━━ Supplied records ━━
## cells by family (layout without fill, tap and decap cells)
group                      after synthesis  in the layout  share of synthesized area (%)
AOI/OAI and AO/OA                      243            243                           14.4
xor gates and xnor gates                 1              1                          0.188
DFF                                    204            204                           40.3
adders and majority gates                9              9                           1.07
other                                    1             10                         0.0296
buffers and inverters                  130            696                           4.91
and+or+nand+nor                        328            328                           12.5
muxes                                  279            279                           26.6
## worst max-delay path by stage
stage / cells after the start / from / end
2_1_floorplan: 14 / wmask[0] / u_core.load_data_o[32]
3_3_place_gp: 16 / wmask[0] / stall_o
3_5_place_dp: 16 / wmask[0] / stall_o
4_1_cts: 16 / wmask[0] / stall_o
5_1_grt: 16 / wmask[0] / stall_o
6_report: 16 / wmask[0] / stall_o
[src/rtl/fifo_burst_reader_if.sv]
// Handshake bundle between the burst reader, the upstream FIFO read port
// and the downstream valid/ready stream.
interface fifo_burst_reader_if #(
   parameter int DATA_WIDTH = 64
);
   logic                  fifo_read_req;
   logic                  fifo_read_ready;
   logic [DATA_WIDTH-1:0] fifo_read_data;
   logic                  m_valid;
   logic                  m_ready;
   logic [DATA_WIDTH-1:0] m_data;
   logic                  m_last;

   // Burst reader side: pops the FIFO and sources the stream.
   modport master (
      output fifo_read_req,
      input  fifo_read_ready,
      input  fifo_read_data,
      output m_valid,
      input  m_ready,
      output m_data,
      output m_last
   );

   // Environment side: the FIFO plus the downstream consumer.
   modport slave (
      input  fifo_read_req,
      output fifo_read_ready,
      output fifo_read_data,
      input  m_valid,
      output m_ready,
      input  m_data,
      input  m_last
   );
endinterface
$ cat config.mk
export PLATFORM = sky130hd
export DESIGN_NAME = valve_chain_sequencer
export DESIGN_NICKNAME = d
export VERILOG_FILES = /design/src/rtl/valve_chain_sequencer.sv
export SDC_FILE = /design/constraint.sdc
export NUM_CORES = 1
export LEC_CHECK = 0
export BUFFER_PORTS_ARGS = -buffer_cell sky130_fd_sc_hd__buf_2
export CAP_MARGIN = 25
export CORE_MARGIN = 5
export CORE_UTILIZATION = 53
export DETAILED_ROUTE_END_ITERATION = 12
export PLACE_DENSITY = 0.73
export SLEW_MARGIN = 20
export SYNTH_ARGS = -nofsm -noshare
export SYNTH_HDL_FRONTEND = slang
export SYNTH_SLANG_ARGS = --single-unit
export TNS_END_PERCENT = 10
$ cat constraint.sdc
create_clock -name clk -period 4.2 [get_ports clk]
set_input_delay 0.63 -clock clk [delete_from_list [all_inputs] [get_ports clk]]
set_output_delay 0.63 -clock clk [all_outputs]
set_load 0.05 [all_outputs]
<file path="config.mk">
export PLATFORM = sky130hd
export DESIGN_NAME = io_key_sw_port
export DESIGN_NICKNAME = d
export VERILOG_FILES = /design/src/rtl/io_key_sw_port.sv
export SDC_FILE = /design/constraint.sdc
export NUM_CORES = 1
export LEC_CHECK = 0
export CAP_MARGIN = 20
export CORE_UTILIZATION = 40
export DETAILED_ROUTE_END_ITERATION = 10
export PLACE_DENSITY = 0.75
export SYNTH_ARGS = -nofsm -noshare
export SYNTH_HDL_FRONTEND = slang
export SYNTH_SLANG_ARGS = --single-unit
</file>
<file path="constraint.sdc">
create_clock -name clk -period 7.2 [get_ports clk]
set_clock_uncertainty 0.15 [all_clocks]
set_input_delay 1.8 -clock clk [delete_from_list [all_inputs] [get_ports clk]]
set_output_delay 1.8 -clock clk [all_outputs]
set_load 0.01 [all_outputs]
</file>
━━━
## What is being asked
Among the records above, extract exactly the lines from the line with "## worst max-delay path by stage" to the line with "5_1_grt: 16 / wmask[0] / stall_o", both lines included, and leave out the rest.

## Answer below
## worst max-delay path by stage
stage / cells after the start / from / end
2_1_floorplan: 14 / wmask[0] / u_core.load_data_o[32]
3_3_place_gp: 16 / wmask[0] / stall_o
3_5_place_dp: 16 / wmask[0] / stall_o
4_1_cts: 16 / wmask[0] / stall_o
5_1_grt: 16 / wmask[0] / stall_o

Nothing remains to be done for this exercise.